WHAT IS REQUIRED — Copy, from the data below, every line that has "goes" in it.

ENTRIES SUPPLIED —

**config.mk**
```make
export PLATFORM = sky130hd
export DESIGN_NAME = event_supervisor
export DESIGN_NICKNAME = d
export VERILOG_FILES = /design/src/rtl/event_supervisor.sv
export SDC_FILE = /design/constraint.sdc
export NUM_CORES = 1
export LEC_CHECK = 0
export ABC_AREA = 1
export CORE_UTILIZATION = 58
export CTS_BUF_LIST = sky130_fd_sc_hd__clkbuf_8
export CTS_CLUSTER_DIAMETER = 120
export DETAILED_ROUTE_END_ITERATION = 10
export DONT_BUFFER_PORTS = 1
export PLACE_DENSITY_LB_ADDON = 0.12
export SYNTH_ARGS = -nofsm -noshare
export SYNTH_HDL_FRONTEND = slang
export SYNTH_SLANG_ARGS = --single-unit
```
**constraint.sdc**
```tcl
create_clock -name clk -period 1.3 [get_ports clk]
set_input_delay 0 -clock clk [delete_from_list [all_inputs] [get_ports clk]]
set_output_delay 0 -clock clk [all_outputs]
set_load 0.05 [all_outputs]
```
**src/rtl/event_supervisor.sv**
```systemverilog
// Event supervisor: counts accepted events and flags ERROR after MAX_MISS consecutive idle
// timeouts. Moore outputs are decoded from the state register.
module event_supervisor #(
   parameter int unsigned CNT_W    = 8,
   parameter int unsigned TIMEOUT  = 16,
   parameter int unsigned MAX_MISS = 3,
   parameter bit          SATURATE = 1'b1
) (
   input  logic                              clk,
   input  logic                              rst,
   input  logic                              evt,
   input  logic                              clr_err,
   output logic [CNT_W-1:0]                  count,
   output logic [$clog2(MAX_MISS+1)-1:0]     miss_cnt,
   output logic                              en_cont,
   output logic                              error,
   output logic                              rst_timer,
   output logic [1:0]                        state_o
);

   localparam int unsigned TW = $clog2(TIMEOUT);
   localparam int unsigned MW = $clog2(MAX_MISS + 1);
   localparam logic [TW-1:0] TimerLast = TW'(TIMEOUT - 1);
   localparam logic [MW-1:0] MissLast  = MW'(MAX_MISS - 1);

   typedef enum logic [1:0] {
      StIdle  = 2'b00,
      StCount = 2'b01,
      StWait  = 2'b10,
      StError = 2'b11
   } state_e;

   state_e           state_q, state_d;
   logic [CNT_W-1:0] count_q, count_d;
   logic [MW-1:0]    miss_q, miss_d;
   logic [TW-1:0]    timer_q, timer_d;

   always_ff @(posedge clk or posedge rst) begin
      if (rst) begin
         state_q <= StIdle;
         count_q <= '0;
         miss_q  <= '0;
         timer_q <= '0;
      end else begin
         state_q <= state_d;
         count_q <= count_d;
         miss_q  <= miss_d;
         timer_q <= timer_d;
      end
   end

   always_comb begin
      state_d = state_q;
      count_d = count_q;
      miss_d  = miss_q;
      timer_d = timer_q;
      unique case (state_q)
         StIdle: begin
            timer_d = timer_q + 1'b1;
            // An event wins over a timeout landing on the same cycle.
            if (evt) begin
               state_d = StCount;
            end else if (timer_q == TimerLast) begin
               state_d = StWait;
            end
         end
         StCount: begin
            if (!(SATURATE && (count_q == '1))) begin
               count_d = count_q + 1'b1;
            end
            miss_d  = '0;
            timer_d = '0;
            state_d = StIdle;
         end
         StWait: begin
            timer_d = '0;
            if (evt) begin
               state_d = StCount;
            end else begin
               miss_d  = miss_q + 1'b1;
               state_d = (miss_q == MissLast) ? StError : StIdle;
            end
         end
         StError: begin
            if (clr_err) begin
               state_d = StIdle;
               miss_d  = '0;
               timer_d = '0;
            end
         end
      endcase
   end

   always_comb begin
      en_cont   = (state_q == StCount);
      error     = (state_q == StError);
      rst_timer = (state_q != StIdle);
      state_o   = state_q;
   end

   assign count    = count_q;
   assign miss_cnt = miss_q;

endmodule
```
# --- Word level (Yosys, flattened, before mapping) ---
# Cells that the tools add are included.
classes:
  add_sub_neg: 3
  muxes: 10
  eq_ne: 9
  n_reduce_logical: 7
  bitwise_logic: 1
op_table:
  columns: ["op", "count"]
  rows:
  - ["two-way mux 2 bit", 6]
  - ["one-hot mux 4 bit (3 select lines)", 1]
  - ["adder 8 x 1 -> 8 bit, second input constant", 1]
  - ["equality test 8 bit, second input constant", 1]
  - ["one-hot mux 2 bit (4 select lines)", 1]
  - ["equality test 2 bit, second input constant", 3]
  - ["one-hot mux 2 bit (3 select lines)", 1]
  - ["adder 4 x 1 -> 4 bit, second input constant", 1]
  - ["equality test 4 bit, second input constant", 1]
  - ["two-way mux 4 bit", 1]
  - ["inequality test 2 bit, second input constant", 2]
  - ["AND reduction 2 bit", 2]
  - ["inequality test 3 bit, second input constant", 1]
  - ["AND reduction 3 bit", 1]
  - ["nonzero test 3 bit", 1]
  - ["adder 2 x 1 -> 2 bit, second input constant", 1]
  - ["equality test 2 x 1 -> 1 bit, second input constant", 1]
  - ["zero test 2 bit", 1]
  - ["nonzero test 2 bit", 1]
  - ["OR reduction 2 bit", 1]
  - ["inverter 1 bit", 1]
word_totals:
  inputBits: 4
  elab_cells: 34
  output_inout_bits: 15
  register_bits: 16

# --- Logic depth before layout (Yosys ltp) ---
# Gate-level depths: netlist of run 1.
depth:
  depth_word: 4
  ltp_mapped: 7
  ltp_nobuf: 7

# --- Least setup slack after synthesis of run 1 ---
# OpenSTA, ideal clock, no wires.
synth_timing:
  kind: "flip-flop to flip-flop"
  start: "reg state_q[1] (netlist: state_o[1])"
  end: "reg miss_q[0] (netlist: miss_cnt[0])"
  path_buffers: 0
  path_stages_with_launch: 7
  arrival_ns: 1.557
  synth_period_minus_slack_ns: 1.643
  setup_slack_ns: -0.343
  setup_ns: 0.085
  t_required_ns: 1.215
  path_cell_list: "dfrtp_1 > nand2_1 > inv_1 > nand2_1 > nand3_1 > nand2_1 > o21ai_0"
synth_between:
  elab_chain_cells: 3
  elab_cells_between_ends: 8
  cone_classes: "eq/ne (5); mux (1); reduce/logical (2)"
synth_rtl:
  columns: ["item", "line_no", "rtl"]
  rows:
  - ["from (decl)", "33", "state_e state_q, state_d;"]
  - ["from (signal assigned)", "40", "state_q <= StIdle;"]
  - ["from (signal assigned)", "45", "state_q <= state_d;"]
  - ["equality test 2 bit (*)", null, null]
  - ["named net error", "16", "output logic error,"]
  - ["inequality test 2 bit (no line) or nonzero test 3 bit (tied branches)", null, null]
  - ["AND reduction 3 bit (no line)", null, null]
  - ["to (signal assigned)", "47", "miss_q <= miss_d;"]
  - ["to (decl)", "35", "logic [MW-1:0] miss_q, miss_d;"]
# The timed path passes the listed nets; every way through them passes the cells marked *.
# A chain may end at the register's enable or synchronous reset.

# --- Final worst setup path of run 1 ---
layout_timing:
  start: "reg count_q[1] (netlist: count[1])"
  end: "reg count_q[4] (netlist: count[4])"
layout_between:
  elab_chain_cells: 3
  elab_cells_between_ends: 4
  cone_classes: "add/sub (1); eq/ne (1); bitwise (1); reduce/logical (1)"
layout_rtl:
  columns: ["item", "line_no", "rtl"]
  rows:
  - ["from (decl)", "34", "logic [CNT_W-1:0] count_q, count_d;"]
  - ["from (signal assigned)", "46", "count_q <= count_d;"]
  - ["parallel branches: the longest is 3 deep, another holds adder 8 x 1 -> 8 bit", null, null]
# Parallel ways; which one is timed is not known.

==> results of run 1 <==
-- state kept, by name (all words and copies together), names as in the netlist --
| register | flops |
|---|---|
| count | 8 |
| timer_q | 4 |
| miss_cnt | 2 |
| state_o | 2 |
-- where the power goes --
part	total, W	internal (W)	switching (W)
combinational	0.00120	0.000382	0.000815
sequential	0.000823	0.000659	0.000164
clock	0.000455	0.000269	0.000185
total	0.00247	0.00131	0.00116
-- cell usage in the layout (no fill, tap or decap), drive strengths merged, types with 4 or more instances in the layout --
master,count
nor2,9
buf,16
inv,16
nand2,28
nand3,17
dfrtp,16
o21ai,6
clkbuf,4
-- cell type report --
cell class | instances | area, um^2
Timing Repair Buffer | 19 | 150
Clock buffer | 4 | 55.1
Sequential cell | 16 | 412
Tap cell | 15 | 18.8
Multi-Input combinational cell | 74 | 472
Inverter | 18 | 83.8
Fill cell | 72 | 175
-- cell families after synthesis --
family                   Yosys count  share of synthesized area
flip-flops                        16                      0.449
buffers and inverters             18                     0.0772
XOR/XNOR                           3                     0.0295
adder cells (fa/ha/maj)            3                     0.0421
AO/OA/AOI/OAI                     10                     0.0632
AND/OR/NAND/NOR                   58                      0.338
-- synth_stat cells --
library cell  number
nand2_1           25
dfrtp_1           16
inv_1             16
nand3_1           15
nor2_1             7
o21ai_0            5
a21oi_1            3
ha_1               3
nand4_1            3
nand2_4            2
nand3_2            2
xnor2_1            2
clkinv_2           1
inv_2              1
nand2_2            1
nand3b_1           1
nor2_4             1
nor2_8             1
o211ai_1           1
o21ai_2            1
xor2_1             1
-- per-stage QoR --
stage / instance area [um^2] / util / power, W / TNS (ns) / hold slack [ns]
floorplan: 965 / - / 0.00167 / -0.322 / -0.0869
detailed placement: 1100 / 0.802 / 0.00198 / 0 / -0.0153
global route: 1190 / 0.872 / 0.00259 / 0 / 0.329
CTS: 1180 / 0.864 / 0.00244 / 0 / 0.263
global placement: 1100 / 0.802 / 0.00193 / 0 / -0.0230
finish: 1190 / 0.872 / 0.00247 / 0 / 0.248
-- worst paths after layout --
check | slack [ns] | end | depth (start not counted)
hold reg to reg | 0.51 | timer_q[0]$_DFFE_PP0P_ | 1
max in group asynchronous | 0.62 | count[4]$_DFFE_PP0P_ | 2
hold / removal | 0.25 | count[1]$_DFFE_PP0P_ | 2
min in group clk | 0.51 | timer_q[0]$_DFFE_PP0P_ | 1
setup / recovery | 0.06 | count[4]$_DFFE_PP0P_ | 7
setup reg to reg | 0.06 | count[4]$_DFFE_PP0P_ | 7
-- per-layer routing --
metal,vias to the layer above,wire (um),track usage
li1,400,-,-
met1,408,886,0.360
met2,38,1030,0.496
met3,5,102,0.0380
met4,0,44,0.145
met5,-,0,0
-- timing repair --
item,in CTS,in global routing
hold endpoints to repair,20,0
resized for setup,0,1
hold buffers,3,0
setup buffers,0,1
setup endpoints to repair,0,2
==> impl_results.md, run 1 <==
* Status: complete, no violations
* CP cell instances: ha_4, nand3_4, clkinv_4, nand2_8, nand3_1, nand2_1, nand2_1
* Drt total wl at 2.06 mm
* Die height at 41.2 um
* RSZ-0062 raised after global routing: false
* Area Overhead vs Synth at 33.7%
* Synth warn at 0
* Grt ovf at 0
* Fin nets at 139
* Dpl hpwl at 1.41 mm
* Setup WS pre-CTS at 0.0980 ns
* H-tree depth at 1
* First-pass GRT wire length at 3.15 mm
* GP Congestion at 0.843
* CP Launch Type: flip-flop
* DR pass1 iterations at 4
* Die width at 41.2 um
* Yosys reg bits at 16
* Critical Path RT at 1.44 ns
* Crit share post-route at 0.955
* FP Rows at 13
* Worst Clk Skew at 0.00190 ns
* Tmin final at 1.24 ns
* Max Clk Rate at 805 MHz
* Ant diodes at 0
* CTS root buffer: clkbuf_8
* Pleak at 0.581 nW
* Effective utilization at floorplan at 0.652
* Clock buffer depth at 2
* Vias at 851
* Most used cell, CP: nand2_1
* Final setup fails at 0
* Core area at 0.00137 mm^2
* CP delay by family, top: flip-flops
* Worst setup EP type: flip-flop
* CP max-delay cell: dfrtp_2
* Cell Area, Synth at 891 um^2
* CTS tree: built
* Vias in the first global route at 770
* Largest cells by area after synthesis: dfrtp_1 45%, nand2_1 11%, nand3_1 8.4%
* Setup ws final at 0.0583 ns
* CP Class: flip-flop to flip-flop
* Post-synthesis net count at 115
* Slew headroom at 0.592
* Arr. time, crit path at 1.38 ns
* Port bufs at 0
* Peak supply drop at 1.40 mV
* Iter 0 DRT Violations at 13
* Cells after synthesis at 108
* Leading area contributor after synthesis: dfrtp_1
* Placed Cells at 138
* Max cap viols at 0
* DR vias/cell at 5.83
* Clock Sinks at 16
* Clock Latency Late Sink at 0.26 ns
* Sequential fraction of the synthesis area at 0.449
* Crit path from: count[1]$_DFFE_PP0P_
* Final hold vios at 0
* Crit-path max FO at 9
* Final ANT Viol Nets at 0
* Worst Path Buf+Inv at 1
* Worst-path clk slew at 0.07 ns
* Total GRT Usage at 0.292
* Die area at 0.00170 mm^2
* RR Startpoint: count[1]$_DFFE_PP0P_
* Fin. max-slew vios at 0
* CTS buffer count at 3
* Average cell area after synthesis at 8.25 um^2
* CP max stage delay at 0.44 ns
* Final std cells w/o fill at 146
* Worst Hold Class: input port to async pin
* Yosys cell types at 21
* Initial antenna violation count at 0
* Tightest Pin Transition at 0.611 ns
* Layout cells sized above 1 at 0.374
* Drt drc at 0
* I/O pin count at 19
* Drt wl/cell at 14.1 um
* Post-synth top area share at 0.449
* Pwr/cell area at 2080 mW/mm^2
* Largest net degree at the start of global routing at 17
No activity file was read; power rests on OpenSTA's default activity.
==> run 2, diff against run 1 <==
==> constraint.sdc (replaced) <==
create_clock -name clk -period 1.3 [get_ports clk]
set_input_delay 0 -clock clk [delete_from_list [all_inputs] [get_ports clk]]
set_output_delay 0 -clock clk [all_outputs]
set_load 0.01 [all_outputs]
==> run 2 against run 1 <==
Compared with the run above: critical path depth decreased by 1; critical endpoint is now count[7]$_DFFE_PP0P_; non-clock buffer count fell by 8; combinational power is 43% lower; largest power group is now registers; largest cell class unchanged; clock skew rose by 0.0015 ns; sequential share of layout area increased by 2.9 points.
==> impl_results.md, run 2 (synthesis results as in run 1) <==
* Drt total wl at 2.06 mm
* CTS buffer count at 3
* Slew headroom at 0.596
* DR pass1 iterations at 4
* Clock Latency Late Sink at 0.25 ns
* GP Congestion at 0.804
* Worst Hold Class: input port to async pin
* Port bufs at 0
* Critical Path RT at 1.44 ns
* Drt wl/cell at 14.9 um
* Core area at 0.00137 mm^2
* Crit-path max FO at 6
* Crit share post-route at 0.963
* Peak supply drop at 1.50 mV
* Initial antenna violation count at 0
* CTS tree: built
* Clock Sinks at 16
* Iter 0 DRT Violations at 16
* Max Clk Rate at 798 MHz
* Effective utilization at floorplan at 0.652
* Reg area at 402 um^2
* First-pass GRT wire length at 2.81 mm
* Commonest non-fill, non-tap cell in the layout: nand2_1
* Grt ovf at 0
* Pleak at 0.555 nW
* FP Rows at 13
* Worst setup EP type: flip-flop
* Final hold vios at 0
* Final ANT Viol Nets at 0
* Worst R2R End: count[7]$_DFFE_PP0P_
* CP Launch Type: flip-flop
* Ant diodes at 0
* H-tree depth at 1
* Worst Clk Skew at 0.00337 ns
* Status: complete, no violations
* Area Overhead vs Synth at 20.5%
* Die width at 41.2 um
* Finished Core Util at 0.786
* Footprint of the multi-input gates at 435 um^2
* CP Class: flip-flop to flip-flop
* Clock buffer depth at 2
* Pwr/cell area at 1800 mW/mm^2
* Tmin final at 1.25 ns
* Crit path to: count[7]$_DFFE_PP0P_
* Vias at 759
* Tightest Pin Transition at 0.606 ns
* Largest net degree at the start of global routing at 17
* Fin. max-slew vios at 0
* Dpl hpwl at 1.34 mm
* Layout cells sized above 1 at 0.203
* Die height at 41.2 um
* Max reg flops at 8
* Placed Cells at 131
* Setup TNS at 0 ns
* Worst-path clk slew at 0.07 ns
* Arr. time, crit path at 1.40 ns
* Fin nets at 131
* CTS root buffer: clkbuf_8
* # fillers at 89
* Die area at 0.00170 mm^2
* Most frequent cells in the layout: 24 x nand2_1, 16 x inv_1, 15 x nand3_1, 15 x dfrtp_1, 8 x buf_4
* I/O pin count at 19
* RR Startpoint: count[0]$_DFFE_PP0P_
* Total GRT Usage at 0.263
* Final setup fails at 0
* DR vias/cell at 5.50
* Max cap viols at 0
* Flop-to-flop setup slack at 0.05 ns
* Final std cells w/o fill at 138
* Final hold slack at 0.259 ns
* Drt drc at 0
* Vias in the first global route at 699
* Crit path from: count[0]$_DFFE_PP0P_
* R2R depth at 6
[run 2: worst min-delay path by stage]
stage          cells after the start                     end  slack [ns]  start
6_report                           2    count[1]$_DFFE_PP0P_        0.26    rst
5_1_grt                            2  state_o[1]$_DFFE_PP0P_        0.34    rst
4_1_cts                            2    count[6]$_DFFE_PP0P_        0.28    rst
3_5_place_dp                       1    count[6]$_DFFE_PP0P_       -0.01    rst
3_3_place_gp                       1    count[2]$_DFFE_PP0P_       -0.01    rst
2_1_floorplan                      1    count[0]$_DFFE_PP0P_       -0.09    rst
[run 2: layout make-up]
class | instances | area share
inverters | 18 | 0.0676
flip-flops and latches | 16 | 0.374
well taps | 15 | 0.0175
repair buffers | 11 | 0.0839
clock buffers | 4 | 0.0513
multi-input cells | 74 | 0.406
[run 2: metrics by stage]
stage	setup slack [ns]	total power [W]	cell area, um^2
after floorplan	0.0191	0.00121	891
after global placement	0.0736	0.00141	970
after detailed placement	0.0179	0.00144	970
after CTS	0.0000164	0.00191	1050
after global routing	-0.0328	0.00205	1070
final	0.0476	0.00193	1070
[run 2: worst max-delay path: stages (launching register included)]
cell and delay, ns:
dfrtp_1 0.38, buf_4 0.16, nand3_2 0.10, nor2_4 0.21
nand4_1 0.14, nand2_1 0.11, inv_1 0.04
[run 2: where the power goes]
group / leakage [nW] / internal (W) / switching [W]
registers: 0.209 / 0.000644 / 0.000159
logic: 0.317 / 0.000284 / 0.000400
clock network: 0.0288 / 0.000268 / 0.000174
[run 2: per-layer routing]
metal	global-route usage	part of all wire	up-vias
met5	0	0	-
met4	0.0887	0.014	0
met1	0.316	0.42	348
met2	0.434	0.50	31
met3	0.0924	0.064	4
li1	-	-	376
[run 2: what timing repair did]
item,CTS,global route
hold buffers,3,0
endpoints found under the hold margin,21,0
resized for setup,0,7
setup endpoints to repair,0,8
buffers inserted,0,0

SOLUTION TO THE EXERCISE —
-- where the power goes --
[run 2: where the power goes]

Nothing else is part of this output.